6.  Horizontal gene transfer
Probably the most intriguing possibility is that horizontal gene transfer (HGT) from Vaucheria to the mollusc has occurred and these nuclear encoded genes are being retargeted to the endosymbiont.  The only enzyme in the PCR cycle unaccounted for in either the plastid genome or animal genomes is phosphoribulokinase (PRK).  Since E. chlorotica has demonstrated the ability to carry out CO2 fixation for several months and PRK is essential for regenerating the CO2 acceptor ribulose-1,5-bisP (RuBP) to keep the PCR cycle turning, the gene for PRK makes an excellent candidate for HGT from the algal nucleus to the sea slug.  We have cloned the PRK gene from V. litorea and found two partial PRK gene fragments in DNA isolated from sea slugs and sea slug eggs. We are also pursuing other nuclear encoded proteins essential for plastid function, including psbO.

Eukaryotic cells and genomes have evolved from more than one prokaryote and are thus chimeras.  Increasing evidence indicates that HGT (the exchange of genes between distantly related species) has played a key role in evolution.  Gene transfers from organelle genomes to the host nucleus have contributed much to the present day eukaryotic genome.  For example, in the genome of Arabidopsis thaliana, approximately 4500 genes (18% of the genome) are of cyanobacterial origin.  In organisms that acquired plastids by secondary endosymbiosis, genes have been transferred from both the nucleus and chloroplast of the secondary symbionts to the new host.  Proposed pathways for gene transfer include the ‘bulk-transfer’ of large fragments of organellar DNA or RNA intermediates that escaped membrane constraints and recombined with the nuclear genome.  In plants, the cytochrome oxidase subunit II (COXII) gene was transferred from the mitochondrial genome to the nuclear genome via an RNA intermediate (Nugent and Palmer, 1991).  In some instances, multiple independent transfers of the same gene have occurred, e.g., the information to encode the ribosomal protein RPS10was transferred from the mitochondria to the nucleusnumerous independent times via an RNA intermediate (Adams et al., 2000).  Examples of both bulk transfer of DNA and fragments of DNA have also been documented in various organisms including Arabidopsis in which the entire mitochondrial genome has been integrated into chromosome 2 of the nuclear genome (Lin et al., 1999).

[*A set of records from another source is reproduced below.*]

===== src/rtl/rfi_clip_detect.sv =====
module rfi_clip_detect #(
  parameter int DW = 9,
  parameter int FW = 4,
  parameter int BW = 16,
  parameter int MW = DW + FW,
  parameter int SQW = 2 * (MW + 1),
  parameter int VW = SQW - FW
) (
  input  logic signed [DW-1:0] x,
  input  logic signed [MW-1:0] mean,
  input  logic [VW:0]          var_avg,
  input  logic [BW-1:0]        thresh,
  input  logic                 armed,
  output logic                 clip,
  output logic [VW-1:0]        dev_sq_scaled,
  output logic signed [DW-1:0] repl
);
  localparam int PRW = BW + VW + 1;
  localparam int PW  = PRW + FW;

  logic signed [MW:0] x_fp, mean_e, dev;
  logic [MW:0]        mag;
  logic [SQW-1:0]     sq;
  logic [PRW-1:0]     prod;
  logic [PW-1:0]      lhs, rhs;

  assign x_fp   = (MW+1)'(x) <<< FW;
  assign mean_e = (MW+1)'(mean);
  assign dev    = x_fp - mean_e;
  assign mag    = dev[MW] ? (MW+1)'(-dev) : (MW+1)'(dev);
  assign sq     = SQW'(mag) * SQW'(mag);

  assign dev_sq_scaled = sq[SQW-1:FW];

  assign prod = PRW'(thresh) * PRW'(var_avg);
  assign lhs  = PW'(sq);
  assign rhs  = {prod, {FW{1'b0}}};

  assign clip = armed && (thresh != '0) && (lhs > rhs);
  assign repl = mean[MW-1:FW];
endmodule


===== src/rtl/rfi_transient_clipper.sv =====
module rfi_transient_clipper #(
  parameter int DW = 9,
  parameter int FW = 4,
  parameter int BW = 16,
  parameter int CW = 8
) (
  input  logic                           clk,
  input  logic                           rst,
  input  logic                           in_valid,
  input  logic signed [DW-1:0]           in_data,
  input  logic [rfi_clip_pkg::TC_SEL_W-1:0] tc_sel,
  input  logic [BW-1:0]                  thresh,
  output logic                           out_valid,
  output logic signed [DW-1:0]           out_data,
  output logic                           out_clip
);
  import rfi_clip_pkg::*;

  localparam int MW  = DW + FW;
  localparam int SQW = 2 * (MW + 1);
  localparam int VW  = SQW - FW;

  logic                 s1_v;
  logic signed [DW-1:0] s1_x;
  logic [K_W-1:0]       k;
  logic                 armed, clip;
  logic signed [MW-1:0] mean_q, mean_tgt;
  logic signed [VW:0]   var_q, var_tgt;
  logic [VW-1:0]        dsq;
  logic signed [DW-1:0] repl, y;

  assign k = k_of_sel(tc_sel);

  always_ff @(posedge clk) begin
    if (rst) begin
      s1_v <= 1'b0;
      s1_x <= '0;
    end else begin
      s1_v <= in_valid;
      if (in_valid)
        s1_x <= in_data;
    end
  end

  rfi_warmup #(.CW(CW), .K_W(K_W)) i_warmup (
    .clk(clk), .rst(rst), .step(s1_v), .k(k), .armed(armed)
  );

  rfi_clip_detect #(.DW(DW), .FW(FW), .BW(BW)) i_detect (
    .x(s1_x), .mean(mean_q), .var_avg(var_q), .thresh(thresh),
    .armed(armed), .clip(clip), .dev_sq_scaled(dsq), .repl(repl)
  );

  assign y        = clip ? repl : s1_x;
  assign mean_tgt = MW'(y) <<< FW;
  assign var_tgt  = {1'b0, dsq};

  rfi_ewma #(.W(MW), .K_W(K_W)) i_mean (
    .clk(clk), .rst(rst), .en(s1_v), .k(k), .target(mean_tgt), .avg_q(mean_q)
  );

  rfi_ewma #(.W(VW+1), .K_W(K_W)) i_var (
    .clk(clk), .rst(rst), .en(s1_v && !clip), .k(k), .target(var_tgt), .avg_q(var_q)
  );

  always_ff @(posedge clk) begin
    if (rst) begin
      out_valid <= 1'b0;
      out_data  <= '0;
      out_clip  <= 1'b0;
    end else begin
      out_valid <= s1_v;
      out_clip  <= s1_v && clip;
      if (s1_v)
        out_data <= y;
    end
  end
endmodule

A similar process of bulk HGT from the alga to the sea slug can be imagined in kleptoplastic associations.  During the process of feeding on the algal filaments, it is very likely that nuclei passed through the digestive system of the sea slug and were broken open.  This would have presumably enhanced the transfer of algal nuclear genes or transcripts, including those encoding chloroplast-targeted proteins, to the nucleus of the sea slug.

In summary: the acquisition, incorporation and retention of intact algal plastids by E. chlorotica may be aided by the robustness of the V. litorea plastids.  However, long-term functional activity of the plastids appears to be supported by both protein stability and contributions from the sea slug itself.  It is apparent that the symbionts both fuel the sea slugs and protect them, thus driving the formation of this association.  But, of what advantage is the association to the alga?  Does feeding on algal filaments encourage fragmentation and increased propagation of the alga in nature? Whether this association will evolve to become a permanent association, remains to be seen.